Professor Bill Davies
Professor of Environmental Plant Biology
Research Interests
The Environmental Physiology research group is concerned with the regulation of growth and functioning of plants subjected to environmental perturbation.
In the recent past we have given much attention to relative importance of hydraulic and chemical influences on the behaviour of stomata.
Our work, along with that of of several other groups around the world, has suggested a role for chemical influences in the regulation of gas exchange.
This may particularly be the case under drought but recent work in the lab suggests that ABA in the transpiration stream will also influence stomatal behaviour of plants that are well supplied with water.
Our feeling is that the plant may use ABA delivery to the hormone binding sites on the guard cell as a way of regulating water loss as a function of the edaphic and atmospheric water balance. We have a very specialised root pressure vessel combined with a sophisticated gas exchange system to enable us to sample xylem sap on line while monitoring and manipulating gas exchange. Current, NERC-funded, work in the lab is concerned to further understand these responses.

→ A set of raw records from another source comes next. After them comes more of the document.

===== src/rtl/coeff_sweep_scheduler_if.sv =====
`default_nettype none
// ============================================================================
//  Module   : coeff_sweep_scheduler_if
//  Purpose  : Bundles the sample handshake, the host coefficient write port,
//             the coefficient memory port and the tap qualifiers of the
//             coefficient sweep scheduler.
//             master = scheduler side, slave = surrounding datapath/host.
//  Revision : 1.0  initial release
// ============================================================================
interface coeff_sweep_scheduler_if #(
    parameter int ADDR_WIDTH  = 7,
    parameter int COEFF_WIDTH = 16
);
    logic                   sample_valid;
    logic                   sample_ready;
    logic                   host_wr_valid;
    logic                   host_wr_ready;
    logic [ADDR_WIDTH-1:0]  host_wr_addr;
    logic [COEFF_WIDTH-1:0] host_wr_data;
    logic                   host_wr_err;
    logic                   mem_wr_en;
    logic [ADDR_WIDTH-1:0]  mem_wr_addr;
    logic [COEFF_WIDTH-1:0] mem_wr_data;
    logic                   mem_rd_en;
    logic [ADDR_WIDTH-1:0]  mem_rd_addr;
    logic                   tap_valid;
    logic [ADDR_WIDTH-1:0]  tap_index;
    logic                   tap_first;
    logic                   tap_last;
    logic                   busy;

    modport master (
        input  sample_valid, host_wr_valid, host_wr_addr, host_wr_data,
        output sample_ready, host_wr_ready, host_wr_err,
        output mem_wr_en, mem_wr_addr, mem_wr_data,
        output mem_rd_en, mem_rd_addr,
        output tap_valid, tap_index, tap_first, tap_last, busy
    );

    modport slave (
        output sample_valid, host_wr_valid, host_wr_addr, host_wr_data,
        input  sample_ready, host_wr_ready, host_wr_err,
        input  mem_wr_en, mem_wr_addr, mem_wr_data,
        input  mem_rd_en, mem_rd_addr,
        input  tap_valid, tap_index, tap_first, tap_last, busy
    );
endinterface
`default_nettype wire


===== src/rtl/coeff_sweep_scheduler.sv =====
`default_nettype none
// ============================================================================
//  Module   : coeff_sweep_scheduler
//  Purpose  : Issues one coefficient read sweep (addresses 0..TAPS-1) per
//             accepted sample, emits tap-aligned qualifiers one cycle behind
//             the reads, and commits buffered host coefficient writes only
//             between sweeps.
//  Options  : COEFF_SWEEP_STATS_EN adds sweep_count / write_count outputs.
//  Revision : 1.0  initial release
// ============================================================================
module coeff_sweep_scheduler #(
    parameter int TAPS        = 128,
    parameter int COEFF_WIDTH = 16,
    parameter int ADDR_WIDTH  = 7
) (
    input  wire logic               clk,
    input  wire logic               rst_n,
    coeff_sweep_scheduler_if.master bus
`ifdef COEFF_SWEEP_STATS_EN
    ,
    output logic [15:0]             sweep_count,
    output logic [15:0]             write_count
`endif
);

    localparam logic [1:0] c_IDLE  = 2'd0;
    localparam logic [1:0] c_SWEEP = 2'd1;
    localparam logic [1:0] c_DRAIN = 2'd2;
    localparam logic [1:0] c_WRITE = 2'd3;

    localparam logic [ADDR_WIDTH-1:0] c_LAST_ADDR = ADDR_WIDTH'(TAPS - 1);

    logic [1:0]             r_state;
    logic [ADDR_WIDTH-1:0]  r_cnt;
    logic                   r_pending;
    logic [ADDR_WIDTH-1:0]  r_wr_addr;
    logic [COEFF_WIDTH-1:0] r_wr_data;
    logic                   r_err;
    logic                   r_run;
    logic                   r_tap_valid;
    logic [ADDR_WIDTH-1:0]  r_tap_index;
    logic                   r_tap_first;
    logic                   r_tap_last;

    logic w_idle;
    logic w_rd_en;
    logic w_wr_en;
    logic w_sample_ready;
    logic w_host_ready;
    logic w_sample_acc;
    logic w_host_acc;
    logic w_addr_oob;

    // r_run keeps both readies low while reset is held, so every output
    // reads 0 during reset; it rises on the first clock after release.
    assign w_idle         = (r_state == c_IDLE);
    assign w_rd_en        = (r_state == c_SWEEP);
    assign w_wr_en        = (r_state == c_WRITE);
    assign w_sample_ready = r_run && w_idle && !r_pending;
    assign w_host_ready   = r_run && !r_pending;
    assign w_sample_acc   = bus.sample_valid && w_sample_ready;
    assign w_host_acc     = bus.host_wr_valid && w_host_ready;
    assign w_addr_oob     = (32'(bus.host_wr_addr) >= 32'(TAPS));

    assign bus.sample_ready  = w_sample_ready;
    assign bus.host_wr_ready = w_host_ready;
    assign bus.host_wr_err   = r_err;
    assign bus.mem_wr_en     = w_wr_en;
    assign bus.mem_wr_addr   = w_wr_en ? r_wr_addr : '0;
    assign bus.mem_wr_data   = w_wr_en ? r_wr_data : '0;
    assign bus.mem_rd_en     = w_rd_en;
    assign bus.mem_rd_addr   = w_rd_en ? r_cnt : '0;
    assign bus.tap_valid     = r_tap_valid;
    assign bus.tap_index     = r_tap_index;
    assign bus.tap_first     = r_tap_first;
    assign bus.tap_last      = r_tap_last;
    assign bus.busy          = !w_idle || r_pending;

    // Sequencer: pending writes take priority over new samples in IDLE;
    // the read counter stops at the last address and the state moves on.
    always_ff @(posedge clk or negedge rst_n) begin
        if (!rst_n) begin
            r_state <= c_IDLE;
            r_cnt   <= '0;
        end else begin
            case (r_state)
                c_IDLE: begin
                    if (r_pending) begin
                        r_state <= c_WRITE;
                    end else if (w_sample_acc) begin
                        r_state <= c_SWEEP;
                        r_cnt   <= '0;
                    end
                end
                c_SWEEP: begin
                    if (r_cnt == c_LAST_ADDR) begin
                        r_state <= c_DRAIN;
                    end else begin
                        r_cnt <= r_cnt + 1'b1;
                    end
                end
                c_DRAIN: begin
                    r_state <= c_IDLE;
                    r_cnt   <= '0;
                end
                c_WRITE: begin
                    r_state <= c_IDLE;
                end
                default: begin
                    r_state <= c_IDLE;
                    r_cnt   <= '0;
                end
            endcase
        end
    end

    // Host write holding register: an in-range write is held until the
    // WRITE state commits it; an out-of-range write only raises the error.
    always_ff @(posedge clk or negedge rst_n) begin
        if (!rst_n) begin
            r_pending <= 1'b0;
            r_wr_addr <= '0;
            r_wr_data <= '0;
            r_err     <= 1'b0;
        end else begin
            r_err <= w_host_acc && w_addr_oob;
            if (w_wr_en) begin
                r_pending <= 1'b0;
            end else if (w_host_acc && !w_addr_oob) begin
                r_pending <= 1'b1;
                r_wr_addr <= bus.host_wr_addr;
                r_wr_data <= bus.host_wr_data;
            end
        end
    end

    // Run flag that releases the readies one clock after reset deasserts.
    always_ff @(posedge clk or negedge rst_n) begin
        if (!rst_n) begin
            r_run <= 1'b0;
        end else begin
            r_run <= 1'b1;
        end
    end

    // Tap qualifiers trail the read strobe by one cycle to line up with the
    // memory's registered read data.
    always_ff @(posedge clk or negedge rst_n) begin
        if (!rst_n) begin
            r_tap_valid <= 1'b0;
            r_tap_index <= '0;
            r_tap_first <= 1'b0;
            r_tap_last  <= 1'b0;
        end else begin
            r_tap_valid <= w_rd_en;
            r_tap_index <= w_rd_en ? r_cnt : '0;
            r_tap_first <= w_rd_en && (r_cnt == '0);
            r_tap_last  <= w_rd_en && (r_cnt == c_LAST_ADDR);
        end
    end

`ifdef COEFF_SWEEP_STATS_EN
    // Activity counters: completed sweeps and committed writes, free-running.
    always_ff @(posedge clk or negedge rst_n) begin
        if (!rst_n) begin
            sweep_count <= '0;
            write_count <= '0;
        end else begin
            if (r_tap_last) begin
                sweep_count <= sweep_count + 16'd1;
            end
            if (w_wr_en) begin
                write_count <= write_count + 16'd1;
            end
        end
    end
`endif

endmodule
`default_nettype wire

===== src/flat_wrapper.sv =====
// flat-port wrapper written by rule: the top's interface ports become plain ports
module coeff_sweep_scheduler_flat 
#(
    parameter int TAPS        = 128,
    parameter int COEFF_WIDTH = 16,
    parameter int ADDR_WIDTH  = 7
)
  (clk, rst_n, bus_sample_valid, bus_host_wr_valid, bus_host_wr_addr, bus_host_wr_data, bus_sample_ready, bus_host_wr_ready, bus_host_wr_err, bus_mem_wr_en, bus_mem_wr_addr, bus_mem_wr_data, bus_mem_rd_en, bus_mem_rd_addr, bus_tap_valid, bus_tap_index, bus_tap_first, bus_tap_last, bus_busy);
  coeff_sweep_scheduler_if #(.ADDR_WIDTH(ADDR_WIDTH), .COEFF_WIDTH(COEFF_WIDTH)) bus_i ();
  input  wire logic clk;
  input  wire logic rst_n;
  input wire logic [$bits(bus_i.sample_valid)-1:0] bus_sample_valid;
  input wire logic [$bits(bus_i.host_wr_valid)-1:0] bus_host_wr_valid;
  input wire logic [$bits(bus_i.host_wr_addr)-1:0] bus_host_wr_addr;
  input wire logic [$bits(bus_i.host_wr_data)-1:0] bus_host_wr_data;
  output wire logic [$bits(bus_i.sample_ready)-1:0] bus_sample_ready;
  output wire logic [$bits(bus_i.host_wr_ready)-1:0] bus_host_wr_ready;
  output wire logic [$bits(bus_i.host_wr_err)-1:0] bus_host_wr_err;
  output wire logic [$bits(bus_i.mem_wr_en)-1:0] bus_mem_wr_en;
  output wire logic [$bits(bus_i.mem_wr_addr)-1:0] bus_mem_wr_addr;
  output wire logic [$bits(bus_i.mem_wr_data)-1:0] bus_mem_wr_data;
  output wire logic [$bits(bus_i.mem_rd_en)-1:0] bus_mem_rd_en;
  output wire logic [$bits(bus_i.mem_rd_addr)-1:0] bus_mem_rd_addr;
  output wire logic [$bits(bus_i.tap_valid)-1:0] bus_tap_valid;
  output wire logic [$bits(bus_i.tap_index)-1:0] bus_tap_index;
  output wire logic [$bits(bus_i.tap_first)-1:0] bus_tap_first;
  output wire logic [$bits(bus_i.tap_last)-1:0] bus_tap_last;
  output wire logic [$bits(bus_i.busy)-1:0] bus_busy;
  assign bus_i.sample_valid = bus_sample_valid;
  assign bus_i.host_wr_valid = bus_host_wr_valid;
  assign bus_i.host_wr_addr = bus_host_wr_addr;
  assign bus_i.host_wr_data = bus_host_wr_data;
  assign bus_sample_ready = bus_i.sample_ready;
  assign bus_host_wr_ready = bus_i.host_wr_ready;
  assign bus_host_wr_err = bus_i.host_wr_err;
  assign bus_mem_wr_en = bus_i.mem_wr_en;
  assign bus_mem_wr_addr = bus_i.mem_wr_addr;
  assign bus_mem_wr_data = bus_i.mem_wr_data;
  assign bus_mem_rd_en = bus_i.mem_rd_en;
  assign bus_mem_rd_addr = bus_i.mem_rd_addr;
  assign bus_tap_valid = bus_i.tap_valid;
  assign bus_tap_index = bus_i.tap_index;
  assign bus_tap_first = bus_i.tap_first;
  assign bus_tap_last = bus_i.tap_last;
  assign bus_busy = bus_i.busy;
  coeff_sweep_scheduler #(.TAPS(TAPS), .COEFF_WIDTH(COEFF_WIDTH), .ADDR_WIDTH(ADDR_WIDTH)) u_core (.clk(clk), .rst_n(rst_n), .bus(bus_i));
endmodule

In addition, we are developing a parsimonious model of leaf gas exchange which will describe the response of stomatal conductance to both transpiration and photosynthesis.
The BBSRC has also supported work in the lab on the chemical regulation of gas exchange. Here we have made good progress in the elucidation of a role for a pH signal and have shown that drought-induced changes in xylem pH can explain stomatal responses to soil drying, even in the absence of variation in xylem ABA concentration. We have identified a pH sensitive ABA carrier in the leaves which seems to have an important regulating effect on apoplastic ABA balance.
In this work we are collaborating with Prof Wolfram Hartung from the University of Wurzburg. We are also concerned with the effects of high CO2 in the growth and functioning of greenhouse crops HDC has funded work on the cucumber crop, where high CO2 may result in damage to leaves and consequent restrictions in yield.